▶ Task requirements
Reproduce exactly the stretch of lines running from the line with "global placement: count[2]$_SDFF_PN0_" to the end of the entries below.

::: Input for this task :::

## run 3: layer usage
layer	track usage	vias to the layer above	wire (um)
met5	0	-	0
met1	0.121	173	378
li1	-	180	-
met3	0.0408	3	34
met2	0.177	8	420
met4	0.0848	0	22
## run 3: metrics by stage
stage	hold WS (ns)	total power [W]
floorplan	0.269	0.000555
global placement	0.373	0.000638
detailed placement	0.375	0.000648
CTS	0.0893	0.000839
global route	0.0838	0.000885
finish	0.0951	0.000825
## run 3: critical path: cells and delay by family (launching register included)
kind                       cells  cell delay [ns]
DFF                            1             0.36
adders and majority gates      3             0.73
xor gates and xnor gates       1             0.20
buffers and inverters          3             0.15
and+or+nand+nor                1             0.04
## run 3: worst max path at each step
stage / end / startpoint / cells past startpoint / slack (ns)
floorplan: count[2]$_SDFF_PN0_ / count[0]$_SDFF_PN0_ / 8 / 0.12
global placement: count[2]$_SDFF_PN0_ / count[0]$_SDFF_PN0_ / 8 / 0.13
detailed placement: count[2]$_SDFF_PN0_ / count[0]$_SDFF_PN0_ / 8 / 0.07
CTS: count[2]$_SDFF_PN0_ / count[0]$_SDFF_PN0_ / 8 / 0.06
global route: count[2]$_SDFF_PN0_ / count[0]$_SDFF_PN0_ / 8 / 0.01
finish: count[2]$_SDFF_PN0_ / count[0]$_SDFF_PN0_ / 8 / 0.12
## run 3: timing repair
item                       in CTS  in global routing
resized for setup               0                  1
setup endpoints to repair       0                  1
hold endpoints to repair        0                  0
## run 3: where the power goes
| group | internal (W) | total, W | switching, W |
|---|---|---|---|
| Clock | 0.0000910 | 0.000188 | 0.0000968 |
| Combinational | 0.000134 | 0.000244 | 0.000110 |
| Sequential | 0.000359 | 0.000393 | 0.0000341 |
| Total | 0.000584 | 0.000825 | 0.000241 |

:::

▶ Response for this exercise
global placement: count[2]$_SDFF_PN0_ / count[0]$_SDFF_PN0_ / 8 / 0.13
detailed placement: count[2]$_SDFF_PN0_ / count[0]$_SDFF_PN0_ / 8 / 0.07
CTS: count[2]$_SDFF_PN0_ / count[0]$_SDFF_PN0_ / 8 / 0.06
global route: count[2]$_SDFF_PN0_ / count[0]$_SDFF_PN0_ / 8 / 0.01
finish: count[2]$_SDFF_PN0_ / count[0]$_SDFF_PN0_ / 8 / 0.12
## run 3: timing repair
item                       in CTS  in global routing
resized for setup               0                  1
setup endpoints to repair       0                  1
hold endpoints to repair        0                  0
## run 3: where the power goes
| group | internal (W) | total, W | switching, W |
|---|---|---|---|
| Clock | 0.0000910 | 0.000188 | 0.0000968 |
| Combinational | 0.000134 | 0.000244 | 0.000110 |
| Sequential | 0.000359 | 0.000393 | 0.0000341 |
| Total | 0.000584 | 0.000825 | 0.000241 |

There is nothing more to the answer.